コート・ド・ボーヌ / Côte de Beaune

Côte de Beaune
白ワインの最高峰が集う黄金の丘——ピノ・ノワールとシャルドネが共演する、コート・ドール南部の銘醸地
コート・ド・ボーヌはブルゴーニュのコート・ドール南部を形成する産地で、コルゴロワン村から南へドゥーヌ川まで約25キロにわたって広がります。北に隣接するコート・ド・ニュイがピノ・ノワールの聖域とすれば、コート・ド・ボーヌはピノ・ノワールとシャルドネが共存する産地として知られています。地質的にはコート・ド・ニュイより約1億3,500万年前の上部ジュラ紀の石灰岩が主体で、斜面はより緩やかで変化に富んでいます。ボーヌの町はこの産地の中心都市として古くからワイン取引の要として機能し、1443年に設立された「オスピス・ド・ボーヌ(施療院)」が毎年11月の第3日曜日に行うワインオークションは、ブルゴーニュの指標価格を決める伝統的な行事として世界中から注目を集めています。

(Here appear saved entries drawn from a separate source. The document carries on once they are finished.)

File: src/inc/t2_defines.svh
// Register offsets, field positions, reset values and divider counts of the timer
`ifndef T2_DEFINES_SVH
`define T2_DEFINES_SVH

// ==========================================================================
// Register byte offsets on the bus
`define T2_OFF_CTRL      8'h00
`define T2_OFF_CNT_LO    8'h04
`define T2_OFF_CNT_HI    8'h08
`define T2_OFF_RLD_LO    8'h0C
`define T2_OFF_RLD_HI    8'h10
`define T2_OFF_CLK_CTRL  8'h14
`define T2_OFF_GIE       8'h18

// ==========================================================================
// Control register fields
`define T2_CTRL_HOVF     7
`define T2_CTRL_LOVF     6
`define T2_CTRL_LIEN     5
`define T2_CTRL_CAPEN    4
`define T2_CTRL_SPLIT    3
`define T2_CTRL_RUN      2
`define T2_CTRL_XCLK     0

// Clock control and global interrupt enable fields
`define T2_CKC_HSEL      5
`define T2_CKC_LSEL      4
`define T2_GIE_TIMER     5

// ==========================================================================
// Reset values and divider counts
`define T2_RST_BYTE      8'h00
`define T2_BYTE_ONES     8'hFF
`define T2_SYS_DIV       12
`define T2_EXT_DIV       8

`endif

File: src/inc/t2_pkg.sv
// Shared types of the timer
package t2_pkg;
  // One byte of counter, reload or register data
  typedef logic [7:0] t2_byte_t;
  // Bus transfer phase of the register slave
  typedef enum logic [0:0] {
    T2_BUS_IDLE,
    T2_BUS_WAIT
  } t2_bus_e;
endpackage
File: src/pkg/rcs_pkg.sv
package rcs_pkg;
   // Register offsets
   localparam logic [7:0] ADR_SD_CFG = 8'h02;
   localparam logic [7:0] ADR_CRYSTAL_DRIVE_CFG = 8'h06;
   localparam logic [7:0] ADR_XLOAD = 8'h07;
   localparam logic [7:0] ADR_SRC_FIRST = 8'hbe;
   localparam logic [7:0] ADR_SRC_LAST = 8'hc3;
   localparam logic [7:0] ADR_PREDIV_BASE = 8'h10;
   localparam logic [7:0] ADR_FBLO_BASE = 8'h14;
   localparam logic [7:0] ADR_FBHI_BASE = 8'h18;
   localparam logic [7:0] ADR_FRAC = 8'h1c;
   localparam logic [7:0] ADR_STATUS = 8'h20;
   // Field positions
   localparam int SD_POL_BIT = 0;
   localparam int SD_PDMODE_BIT = 1;
   localparam int SRC_PRIM_BIT = 0;
   localparam int SRC_MODE_LSB = 1;
   localparam int SRC_MODE_MSB = 2;
   // Reset values
   localparam logic [7:0] SD_CFG_RST = 8'h00;
   localparam logic [7:0] CRYSTAL_DRIVE_CFG_RST = 8'h11;
   localparam logic [4:0] XLOAD_RST = 5'h00;
   localparam logic [7:0] SRC_RST = 8'h00;
   localparam logic [6:0] PREDIV_RST = 7'h01;
   localparam logic [6:0] PREDIV3_RST = 7'h03;
   localparam logic [11:0] FB_RST = 12'h005;
   localparam logic [3:0] FRAC_RST = 4'h0;
   // Limits and scale
   localparam logic [6:0] PREDIV_OFF = 7'h00;
   localparam logic [6:0] PLL3_PREDIV_MIN = 7'h03;
   localparam logic [5:0] LOAD_BASE_EIGHTHS = 6'h1c;
   localparam int PLL_COUNT = 4;
   localparam int PLL_PD_COUNT = 3;
endpackage

File: src/hw/rcs_ref_switch.sv
`timescale 1ns/1ps
// Reference selection, switchover, PLL divider setup and shutdown pin
module rcs_ref_switch
   import rcs_pkg::*;
#(
   parameter logic [6:0] DEV_ADDR = 7'h6a, // Arbitrary device address
   parameter int LOSS_CYCLES = 2 // Secondary cycles with a silent primary before switchover
)
(
   input wire logic core_clk,
   input wire logic rst,
   input wire logic ce,
   input wire logic scl_in,
   input wire logic sda_in,
   output logic sda_out,
   output logic sda_oe,
   input wire logic crystal_or_ref_input,
   input wire logic clock_only_input,
   input wire logic input_select_pin,
   input wire logic shutdown_output_enable_pin,
   output logic ref_clk_out,
   output logic secondary_in_use,
   output logic outputs_enabled,
   output logic chip_power_down,
   output logic [2:0] pll_power_down,
   output logic [6:0] pll0_prediv,
   output logic [6:0] pll1_prediv,
   output logic [6:0] pll2_prediv,
   output logic [6:0] pll3_prediv,
   output logic [13:0] pll0_mult,
   output logic [11:0] pll1_mult,
   output logic [11:0] pll2_mult,
   output logic [11:0] pll3_mult,
   output logic [5:0] load_cap_eighths,
   output logic [7:0] crystal_drive,
   output logic [1:0] config_error
);
   // Parameter check
   if (LOSS_CYCLES < 1 || LOSS_CYCLES > 3)
      $error("LOSS_CYCLES must be 1 to 3");

   localparam logic [1:0] LOSS_LIMIT = 2'(LOSS_CYCLES);

   logic wr_stb; // Register write strobe
   logic [7:0] reg_addr; // Register pointer
   logic [7:0] wr_data; // Write byte
   logic [7:0] rd_data; // Read byte
   logic [7:0] sd_cfg_ff; // Shutdown pin setup
   logic [7:0] src_cfg_ff; // Primary and mode
   logic [4:0] crystal_load_code_ff; // Load code
   logic [6:0] prediv_ff [PLL_COUNT]; // Pre-dividers
   logic [11:0] fb_ff [PLL_COUNT]; // Feedback counts
   logic [3:0] frac_ff; // Fractional count, first PLL
   logic xin_q_ff; // Input samples and history
   logic clock_only_input_q_ff;
   logic prim_prev_ff;
   logic sec_prev_ff;
   logic [1:0] miss_cnt_ff; // Secondary cycles without primary edge
   logic use_sec_ff; // Selection in force
   logic primary_source_bit; // Decoded fields
   logic [1:0] switchover_mode_field;
   logic prim_c;
   logic sec_c;
   logic want_sec_c;
   logic [11:0] mult_ff [1:3]; // Integer multipliers

   // Alias window for the source register
   function automatic logic is_src(input logic [7:0] a);
      is_src = (a >= ADR_SRC_FIRST) && (a <= ADR_SRC_LAST);
   endfunction

   rcs_i2c_port #(.DEV_ADDR(DEV_ADDR)) u_port
   (
      .core_clk(core_clk),
      .rst(rst),
      .ce(ce),
      .scl_in(scl_in),
      .sda_in(sda_in),
      .sda_out(sda_out),
      .sda_oe(sda_oe),
      .wr_stb(wr_stb),
      .reg_addr(reg_addr),
      .wr_data(wr_data),
      .rd_data(rd_data)
   );

   assign primary_source_bit = src_cfg_ff[SRC_PRIM_BIT];
   assign switchover_mode_field = src_cfg_ff[SRC_MODE_MSB:SRC_MODE_LSB];

   // Register writes
   always_ff @(posedge core_clk)
   begin
      if (rst)
      begin
         sd_cfg_ff <= SD_CFG_RST;
         crystal_drive <= CRYSTAL_DRIVE_CFG_RST;
         crystal_load_code_ff <= XLOAD_RST;
         src_cfg_ff <= SRC_RST;
         frac_ff <= FRAC_RST;
         for (int i = 0; i < PLL_COUNT; i++)
         begin
            prediv_ff[i] <= (i == PLL_COUNT - 1) ? PREDIV3_RST : PREDIV_RST;
            fb_ff[i] <= FB_RST;
         end
      end
      else if (ce && wr_stb)
      begin
         if (reg_addr == ADR_SD_CFG)
            sd_cfg_ff <= wr_data;
         if (reg_addr == ADR_CRYSTAL_DRIVE_CFG)
            crystal_drive <= wr_data;
         if (reg_addr == ADR_XLOAD)
            crystal_load_code_ff <= wr_data[4:0];
         if (is_src(reg_addr))
            src_cfg_ff <= wr_data;
         if (reg_addr == ADR_FRAC)
            frac_ff <= wr_data[3:0];
         for (int i = 0; i < PLL_COUNT; i++)
         begin
            if (reg_addr == ADR_PREDIV_BASE + 8'(i))
               prediv_ff[i] <= wr_data[6:0];
            if (reg_addr == ADR_FBLO_BASE + 8'(i))
               fb_ff[i][7:0] <= wr_data;
            if (reg_addr == ADR_FBHI_BASE + 8'(i))
               fb_ff[i][11:8] <= wr_data[3:0];
         end
      end
   end

   // Register reads, unmapped offsets read zero
   always_comb
   begin
      rd_data = 8'h00;
      if (reg_addr == ADR_SD_CFG)
         rd_data = sd_cfg_ff;
      else if (reg_addr == ADR_CRYSTAL_DRIVE_CFG)
         rd_data = crystal_drive;
      else if (reg_addr == ADR_XLOAD)
         rd_data = {3'h0, crystal_load_code_ff};
      else if (is_src(reg_addr))
         rd_data = src_cfg_ff;
      else if (reg_addr == ADR_FRAC)
         rd_data = {4'h0, frac_ff};
      else if (reg_addr == ADR_STATUS)
         rd_data = {4'h0, config_error, miss_cnt_ff == LOSS_LIMIT, use_sec_ff};
      for (int i = 0; i < PLL_COUNT; i++)
      begin
         if (reg_addr == ADR_PREDIV_BASE + 8'(i))
            rd_data = {1'b0, prediv_ff[i]};
         if (reg_addr == ADR_FBLO_BASE + 8'(i))
            rd_data = fb_ff[i][7:0];
         if (reg_addr == ADR_FBHI_BASE + 8'(i))
            rd_data = {4'h0, fb_ff[i][11:8]};
      end
   end

   // Primary and secondary roles
   always_comb
   begin
      prim_c = primary_source_bit ? clock_only_input_q_ff : xin_q_ff;
      sec_c = primary_source_bit ? xin_q_ff : clock_only_input_q_ff;
   end

   // Reference sampling and edge history
   always_ff @(posedge core_clk)
   begin
      if (rst)
      begin
         xin_q_ff <= 1'b0;
         clock_only_input_q_ff <= 1'b0;
         prim_prev_ff <= 1'b0;
         sec_prev_ff <= 1'b0;
      end
      else if (ce)
      begin
         xin_q_ff <= crystal_or_ref_input;
         clock_only_input_q_ff <= clock_only_input;
         prim_prev_ff <= prim_c;
         sec_prev_ff <= sec_c;
      end
   end

   // Secondary cycles seen since last primary transition
   always_ff @(posedge core_clk)
   begin
      if (rst)
         miss_cnt_ff <= 2'h0;
      else if (ce)
      begin
         if (prim_c != prim_prev_ff)
            miss_cnt_ff <= 2'h0;
         else if (sec_c && !sec_prev_ff && miss_cnt_ff != LOSS_LIMIT)
            miss_cnt_ff <= miss_cnt_ff + 2'h1;
      end
   end

   // Wanted source: pin in manual, loss detector in automatic
   always_comb
   begin
      if (switchover_mode_field[1])
         want_sec_c = (miss_cnt_ff == LOSS_LIMIT);
      else
         want_sec_c = input_select_pin;
   end

   // Source selection and routed reference
   always_ff @(posedge core_clk)
   begin
      if (rst)
      begin
         use_sec_ff <= 1'b0;
         ref_clk_out <= 1'b0;
         secondary_in_use <= 1'b0;
      end
      else if (ce)
      begin
         if (switchover_mode_field[1])
            use_sec_ff <= want_sec_c; // Immediate, pulses tolerated
         else if (!prim_c && !sec_c)
            use_sec_ff <= want_sec_c; // Switch while both low, no glitch
         ref_clk_out <= use_sec_ff ? sec_c : prim_c;
         secondary_in_use <= use_sec_ff;
      end
   end

   // Shutdown pin decode
   always_ff @(posedge core_clk)
   begin
      if (rst)
      begin
         outputs_enabled <= 1'b1;
         chip_power_down <= 1'b0;
      end
      else if (ce)
      begin
         if (shutdown_output_enable_pin == sd_cfg_ff[SD_POL_BIT])
         begin
            outputs_enabled <= 1'b0;
            chip_power_down <= sd_cfg_ff[SD_PDMODE_BIT];
         end
         else
         begin
            outputs_enabled <= 1'b1;
            chip_power_down <= 1'b0;
         end
      end
   end

   // First PLL multiplier, dividers and checks
   always_ff @(posedge core_clk)
   begin
      if (rst)
      begin
         pll0_mult <= {1'b0, FB_RST, 1'b0};
         pll0_prediv <= PREDIV_RST;
         pll1_prediv <= PREDIV_RST;
         pll2_prediv <= PREDIV_RST;
         pll3_prediv <= PREDIV3_RST;
         load_cap_eighths <= LOAD_BASE_EIGHTHS;
         config_error <= 2'h0;
      end
      else if (ce)
      begin
         if (frac_ff != FRAC_RST)
            pll0_mult <= {1'b0, fb_ff[0], 1'b0} + {10'h000, frac_ff} + 14'h0001;
         else
            pll0_mult <= {1'b0, fb_ff[0], 1'b0};
         pll0_prediv <= prediv_ff[0];
         pll1_prediv <= prediv_ff[1];
         pll2_prediv <= prediv_ff[2];
         pll3_prediv <= prediv_ff[3];
         load_cap_eighths <= LOAD_BASE_EIGHTHS + {1'b0, crystal_load_code_ff};
         config_error[0] <= ({8'h00, frac_ff} >= fb_ff[0]) && (frac_ff != FRAC_RST);
         config_error[1] <= prediv_ff[3] < PLL3_PREDIV_MIN;
      end
   end

   // Power down on zero pre-divider, first three PLLs
   generate
      for (genvar g = 0; g < PLL_PD_COUNT; g++)
      begin : g_pd
         always_ff @(posedge core_clk)
         begin
            if (rst)
               pll_power_down[g] <= 1'b0;
            else if (ce)
               pll_power_down[g] <= (prediv_ff[g] == PREDIV_OFF);
         end
      end
   endgenerate

   // Integer multipliers follow the feedback count
   generate
      for (genvar g = 1; g < PLL_COUNT; g++)
      begin : g_mult
         always_ff @(posedge core_clk)
         begin
            if (rst)
               mult_ff[g] <= FB_RST;
            else if (ce)
               mult_ff[g] <= fb_ff[g];
         end
      end
   endgenerate

   assign pll1_mult = mult_ff[1];
   assign pll2_mult = mult_ff[2];
   assign pll3_mult = mult_ff[3];
endmodule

コート・ド・ボーヌが擁するグラン・クリュは8畑で、コート・ド・ニュイの24畑と比べると少ないものの、その質においては世界最高の白ワイン産地として議論の余地がありません。北端のアロース・コルトンに位置するコルトンはコート・ド・ボーヌ唯一の赤ワイングラン・クリュとして、コルトン・シャルルマーニュは皇帝の伝説を纏う白ワイングラン・クリュとして知られています。南部のピュリニー・モンラッシェとシャサーニュ・モンラッシェにはモンラッシェ、シュヴァリエ・モンラッシェ、バタール・モンラッシェなど、世界最高の白ワインを生む畑群が集まっています。
赤の優美さと白の偉大さ——南北で異なる個性が示す、コート・ド・ボーヌの懐の深さ
コート・ド・ボーヌの主要村は北から順にラドワ,ペルナン・ベルジュレス、アロース・コルトン、ボーヌ、ポマール(力強い赤ワイン)、ヴォルネイ(繊細で優美な赤ワイン)、ムルソー(豊かな白ワイン)、ピュリニー・モンラッシェ、シャサーニュ・モンラッシェ(白ワインの頂点)と続き、南端のサントネとマランジュが産地を締めくくります。コート・ド・ニュイよりも温暖な気候と多様な土壌構成が、産地の北半分では赤ワイン、南半分では白ワインという大まかな色分けを生み出しています。コート・ド・ボーヌのシャルドネが到達する官能的な複雑さと、ピノ・ノワールが示す品のある優美さは、コート・ド・ニュイとは異なるブルゴーニュのもうひとつの顔を体現しています。